Nikolai Apollonovich moved up the multicoloured stool for his guest; the stranger with the black moustache sank on to the edge of the stool and pulled from his pocket a rather cheap cigar case.
‘May I?’
‘Please do!’
‘You don’t smoke yourself?’
‘No, I don’t have the habit …’
And at once, growing embarrassed, Nikolai Apollonovich added:
‘As a matter of fact, when others are smoking, I …’
‘You open the small window?’
‘Oh come, come! …’
‘The ventilator?’
‘Ach, but no … quite the contrary – I was trying to say that smoking rather affords me …’ Nikolai Apollonovich hurried, but his guest, who was not listening to him, continued to interrupt:
‘You yourself leave the room?’
‘Ach, but no, I tell you: I was trying to say that I like the smell of tobacco smoke, especially cigars.’
‘You shouldn’t, Nikolai Apollonovich, you really shouldn’t: after smokers …’
‘Yes? …’
‘One ought to …’
‘Yes?’
‘Quickly air the room.’
‘Oh come, come!’
‘Opening both the small window and the ventilator.’

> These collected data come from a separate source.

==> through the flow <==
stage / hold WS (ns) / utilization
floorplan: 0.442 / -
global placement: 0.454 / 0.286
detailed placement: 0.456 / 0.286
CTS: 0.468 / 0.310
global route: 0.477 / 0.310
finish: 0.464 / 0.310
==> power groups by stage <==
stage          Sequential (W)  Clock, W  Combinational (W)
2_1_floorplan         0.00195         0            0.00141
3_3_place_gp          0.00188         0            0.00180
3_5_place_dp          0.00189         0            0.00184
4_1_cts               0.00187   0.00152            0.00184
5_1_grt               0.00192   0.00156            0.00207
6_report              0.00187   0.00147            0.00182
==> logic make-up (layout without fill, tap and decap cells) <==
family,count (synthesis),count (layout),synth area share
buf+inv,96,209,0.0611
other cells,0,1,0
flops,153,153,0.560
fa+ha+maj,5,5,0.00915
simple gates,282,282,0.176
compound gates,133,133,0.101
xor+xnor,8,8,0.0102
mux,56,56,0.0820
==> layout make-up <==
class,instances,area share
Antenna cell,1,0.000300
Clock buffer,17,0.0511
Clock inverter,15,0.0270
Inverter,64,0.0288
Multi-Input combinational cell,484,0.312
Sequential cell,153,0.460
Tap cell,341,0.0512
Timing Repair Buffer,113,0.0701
**src/rtl/ilog2_pkg.sv**
```systemverilog
// Shared definitions for the floor-log2 scheduler slice.
//   LOG2_W      : width of a floor-log2 result (0..31)
//   DATA_W      : operand width
//   ID_MAX_W    : tag id width, wide enough for up to 16 requesters
//   ilog2_tag_t : per-operation tag carried alongside the datapath
package ilog2_pkg;

    localparam int unsigned LOG2_W   = 5;
    localparam int unsigned DATA_W   = 32;
    localparam int unsigned ID_MAX_W = 4;

    typedef struct packed {
        logic                valid;
        logic [ID_MAX_W-1:0] id;
        logic                zero;
    } ilog2_tag_t;

endpackage

```
**src/rtl/ilog2_sched_if.sv**
```systemverilog
// Requester-side bus of ilog2_sched.
//   req_valid/req_data/hold : driven by the requesters (master)
//   req_ready               : one-hot grant back to the requesters
//   rsp_valid/rsp_log2/rsp_zero : one-cycle result strobe and payload
//   busy                    : at least one operation in flight
interface ilog2_sched_if
    import ilog2_pkg::*;
#(
    parameter int unsigned NREQ = 4
);
    logic                     hold;
    logic [NREQ-1:0]          req_valid;
    logic [NREQ*DATA_W-1:0]   req_data;
    logic [NREQ-1:0]          req_ready;
    logic [NREQ-1:0]          rsp_valid;
    logic [LOG2_W-1:0]        rsp_log2;
    logic                     rsp_zero;
    logic                     busy;

    modport master (
        output hold, req_valid, req_data,
        input  req_ready, rsp_valid, rsp_log2, rsp_zero, busy
    );

    modport slave (
        input  hold, req_valid, req_data,
        output req_ready, rsp_valid, rsp_log2, rsp_zero, busy
    );
endinterface

```
**src/rtl/ilog2_pipe.sv**
```systemverilog
// Fixed-latency 32-bit floor-log2 datapath.
//   clk, reset (async, active-high)
//   in_valid/in_data   : operand, accepted every cycle (no stalls)
//   out_valid/out_log2 : result LAT cycles later; log2 of 0 reads as 0
module ilog2_pipe
    import ilog2_pkg::*;
#(
    parameter int unsigned LAT = 4
) (
    input  logic              clk,
    input  logic              reset,
    input  logic              in_valid,
    input  logic [DATA_W-1:0] in_data,
    output logic              out_valid,
    output logic [LOG2_W-1:0] out_log2
);
    logic [LAT-1:0]             vld_q, vld_d;
    logic [LAT-1:0][LOG2_W-1:0] lg_q, lg_d;
    logic [LOG2_W-1:0]          enc;

    // Highest set bit wins; the encode sits in the first stage, later stages only delay.
    always_comb begin
        enc = '0;
        for (int unsigned b = 0; b < DATA_W; b++) begin
            if (in_data[b]) enc = LOG2_W'(b);
        end
    end

    always_comb begin
        vld_d    = vld_q;
        lg_d     = lg_q;
        vld_d[0] = in_valid;
        lg_d[0]  = enc;
        for (int unsigned k = 1; k < LAT; k++) begin
            vld_d[k] = vld_q[k-1];
            lg_d[k]  = lg_q[k-1];
        end
    end

    always_ff @(posedge clk or posedge reset) begin
        if (reset) begin
            vld_q <= '0;
            lg_q  <= '0;
        end else begin
            vld_q <= vld_d;
            lg_q  <= lg_d;
        end
    end

    assign out_valid = vld_q[LAT-1];
    assign out_log2  = lg_q[LAT-1];
endmodule

```
**src/rtl/ilog2_sched.sv**
```systemverilog
// Round-robin scheduler sharing one ilog2_pipe among NREQ requesters.
//   clk, reset (async, active-high)
//   bus : ilog2_sched_if slave (hold, req_valid/req_data/req_ready,
//         rsp_valid/rsp_log2/rsp_zero, busy)
// Handshake in cycle t -> issue register t+1 -> pipe output t+1+LAT -> rsp at t+LAT+2.
module ilog2_sched
    import ilog2_pkg::*;
#(
    parameter int unsigned NREQ = 4,
    parameter int unsigned LAT  = 4,
    parameter int unsigned IDW  = $clog2(NREQ)
) (
    input  logic         clk,
    input  logic         reset,
    ilog2_sched_if.slave bus
);
    logic [IDW-1:0]        ptr_q, ptr_d;
    logic [NREQ-1:0]       grant;
    logic                  gnt_any;
    logic [IDW-1:0]        gnt_id;
    ilog2_tag_t            iss_q, iss_d;
    logic [DATA_W-1:0]     iss_data_q, iss_data_d;
    ilog2_tag_t [LAT-1:0]  tag_q, tag_d;
    logic [NREQ-1:0]       rsp_valid_q, rsp_valid_d;
    logic [LOG2_W-1:0]     rsp_log2_q, rsp_log2_d;
    logic                  rsp_zero_q, rsp_zero_d;
    logic                  pipe_out_valid;
    logic [LOG2_W-1:0]     pipe_out_log2;
    logic                  tag_any;

    // Priority search starting at the pointer, wrapping modulo NREQ.
    always_comb begin
        int unsigned idx;
        idx     = 0;
        grant   = '0;
        gnt_any = 1'b0;
        gnt_id  = '0;
        if (!bus.hold) begin
            for (int unsigned k = 0; k < NREQ; k++) begin
                idx = 32'(ptr_q) + k;
                if (idx >= NREQ) idx = idx - NREQ;
                if (!gnt_any && bus.req_valid[idx[IDW-1:0]]) begin
                    gnt_any                = 1'b1;
                    gnt_id                 = idx[IDW-1:0];
                    grant[idx[IDW-1:0]]    = 1'b1;
                end
            end
        end
    end

    always_comb begin
        ptr_d = ptr_q;
        if (gnt_any) ptr_d = (32'(gnt_id) == NREQ - 1) ? '0 : gnt_id + 1'b1;

        iss_data_d  = bus.req_data[32'(gnt_id)*DATA_W +: DATA_W];
        iss_d.valid = gnt_any;
        iss_d.id    = ID_MAX_W'(gnt_id);
        iss_d.zero  = (iss_data_d == '0);

        tag_d    = tag_q;
        tag_d[0] = iss_q;
        for (int unsigned k = 1; k < LAT; k++) tag_d[k] = tag_q[k-1];

        // Full-width id compare decodes the one-hot strobe without truncating the tag.
        rsp_valid_d = '0;
        for (int unsigned i = 0; i < NREQ; i++) begin
            rsp_valid_d[i] = pipe_out_valid && (32'(tag_q[LAT-1].id) == i);
        end
        rsp_log2_d = rsp_log2_q;
        rsp_zero_d = rsp_zero_q;
        if (pipe_out_valid) begin
            rsp_log2_d = tag_q[LAT-1].zero ? '0 : pipe_out_log2;
            rsp_zero_d = tag_q[LAT-1].zero;
        end
    end

    always_comb begin
        tag_any = 1'b0;
        for (int unsigned k = 0; k < LAT; k++) tag_any = tag_any | tag_q[k].valid;
    end

    always_ff @(posedge clk or posedge reset) begin
        if (reset) begin
            ptr_q       <= '0;
            iss_q       <= '0;
            iss_data_q  <= '0;
            tag_q       <= '0;
            rsp_valid_q <= '0;
            rsp_log2_q  <= '0;
            rsp_zero_q  <= 1'b0;
        end else begin
            ptr_q       <= ptr_d;
            iss_q       <= iss_d;
            iss_data_q  <= iss_data_d;
            tag_q       <= tag_d;
            rsp_valid_q <= rsp_valid_d;
            rsp_log2_q  <= rsp_log2_d;
            rsp_zero_q  <= rsp_zero_d;
        end
    end

    ilog2_pipe #(.LAT(LAT)) u_pipe (
        .clk       (clk),
        .reset     (reset),
        .in_valid  (iss_q.valid),
        .in_data   (iss_data_q),
        .out_valid (pipe_out_valid),
        .out_log2  (pipe_out_log2)
    );

    assign bus.req_ready = grant;
    assign bus.rsp_valid = rsp_valid_q;
    assign bus.rsp_log2  = rsp_log2_q;
    assign bus.rsp_zero  = rsp_zero_q;
    assign bus.busy      = iss_q.valid | tag_any | (|rsp_valid_q);
endmodule

```
**src/flat_wrapper.sv**
```systemverilog
// flat-port wrapper written by rule: the top's interface ports become plain ports
module ilog2_sched_flat import ilog2_pkg::*;
#(
    parameter int unsigned NREQ = 4,
    parameter int unsigned LAT  = 4,
    parameter int unsigned IDW  = $clog2(NREQ)
)
  (clk, reset, bus_hold, bus_req_valid, bus_req_data, bus_req_ready, bus_rsp_valid, bus_rsp_log2, bus_rsp_zero, bus_busy);
  ilog2_sched_if #(.NREQ(NREQ)) bus_i ();
  input  logic clk;
  input  logic reset;
  input wire logic [$bits(bus_i.hold)-1:0] bus_hold;
  input wire logic [$bits(bus_i.req_valid)-1:0] bus_req_valid;
  input wire logic [$bits(bus_i.req_data)-1:0] bus_req_data;
  output wire logic [$bits(bus_i.req_ready)-1:0] bus_req_ready;
  output wire logic [$bits(bus_i.rsp_valid)-1:0] bus_rsp_valid;
  output wire logic [$bits(bus_i.rsp_log2)-1:0] bus_rsp_log2;
  output wire logic [$bits(bus_i.rsp_zero)-1:0] bus_rsp_zero;
  output wire logic [$bits(bus_i.busy)-1:0] bus_busy;
  assign bus_i.hold = bus_hold;
  assign bus_i.req_valid = bus_req_valid;
  assign bus_i.req_data = bus_req_data;
  assign bus_req_ready = bus_i.req_ready;
  assign bus_rsp_valid = bus_i.rsp_valid;
  assign bus_rsp_log2 = bus_i.rsp_log2;
  assign bus_rsp_zero = bus_i.rsp_zero;
  assign bus_busy = bus_i.busy;
  ilog2_sched #(.NREQ(NREQ), .LAT(LAT), .IDW(IDW)) u_core (.clk(clk), .reset(reset), .bus(bus_i));
endmodule
```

‘On the contrary, on the contrary …’
‘Do not defend tobacco, Nikolai Apollonovich: I tell you that from experience … Smoke penetrates the grey matter of the brain … The cerebral hemispheres become clogged: a general inertia spreads into the organism …’

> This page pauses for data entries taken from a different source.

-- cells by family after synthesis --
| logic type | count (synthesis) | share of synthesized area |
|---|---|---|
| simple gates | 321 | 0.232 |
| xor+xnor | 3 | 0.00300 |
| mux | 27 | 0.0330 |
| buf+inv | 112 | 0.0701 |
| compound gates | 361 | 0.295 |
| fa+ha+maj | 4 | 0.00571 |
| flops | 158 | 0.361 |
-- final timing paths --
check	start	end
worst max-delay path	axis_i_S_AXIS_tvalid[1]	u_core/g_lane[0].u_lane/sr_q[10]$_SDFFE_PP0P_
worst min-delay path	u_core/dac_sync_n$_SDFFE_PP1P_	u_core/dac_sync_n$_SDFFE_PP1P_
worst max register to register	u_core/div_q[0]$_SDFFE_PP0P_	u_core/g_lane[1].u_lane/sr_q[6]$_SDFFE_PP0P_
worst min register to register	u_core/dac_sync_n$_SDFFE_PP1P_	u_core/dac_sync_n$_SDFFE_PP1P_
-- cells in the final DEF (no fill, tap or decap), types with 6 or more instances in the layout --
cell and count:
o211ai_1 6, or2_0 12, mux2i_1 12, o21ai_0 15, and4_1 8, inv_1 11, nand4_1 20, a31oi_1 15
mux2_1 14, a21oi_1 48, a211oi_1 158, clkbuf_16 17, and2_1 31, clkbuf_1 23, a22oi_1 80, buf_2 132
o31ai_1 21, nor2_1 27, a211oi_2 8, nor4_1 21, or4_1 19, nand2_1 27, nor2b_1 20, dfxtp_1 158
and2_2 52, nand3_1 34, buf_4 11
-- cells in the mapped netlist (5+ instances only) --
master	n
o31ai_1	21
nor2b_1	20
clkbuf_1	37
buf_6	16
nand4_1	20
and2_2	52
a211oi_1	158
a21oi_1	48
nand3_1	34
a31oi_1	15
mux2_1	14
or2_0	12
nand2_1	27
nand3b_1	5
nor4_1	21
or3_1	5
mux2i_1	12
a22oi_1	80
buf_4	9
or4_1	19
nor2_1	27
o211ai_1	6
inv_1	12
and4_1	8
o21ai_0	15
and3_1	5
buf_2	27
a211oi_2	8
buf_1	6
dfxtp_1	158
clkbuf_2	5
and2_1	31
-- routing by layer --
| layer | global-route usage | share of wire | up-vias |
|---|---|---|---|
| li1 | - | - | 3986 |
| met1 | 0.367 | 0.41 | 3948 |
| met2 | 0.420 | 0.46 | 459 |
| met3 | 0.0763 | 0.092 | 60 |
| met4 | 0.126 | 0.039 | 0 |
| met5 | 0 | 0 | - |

The stranger with the small black moustache gave a familiarly meaningful wink: the stranger saw that the host still doubted the permeability of the brain’s grey matter, but because of his habit of being a courteous host he was not going to dispute with his guest: then the stranger with the small black moustache began vexedly to pluck at that small black moustache:
‘Take a look at my face.’
Unable to find his spectacles, Nikolai Apollonovich brought his blinking eyelids right up
to the stranger’s face.
‘You see my face?’
‘Yes, your face …’
‘A pale face.’
‘Yes, a little on the pale side,’ – and a play of all kinds of civilities and their nuances spread over Ableukhov’s cheeks.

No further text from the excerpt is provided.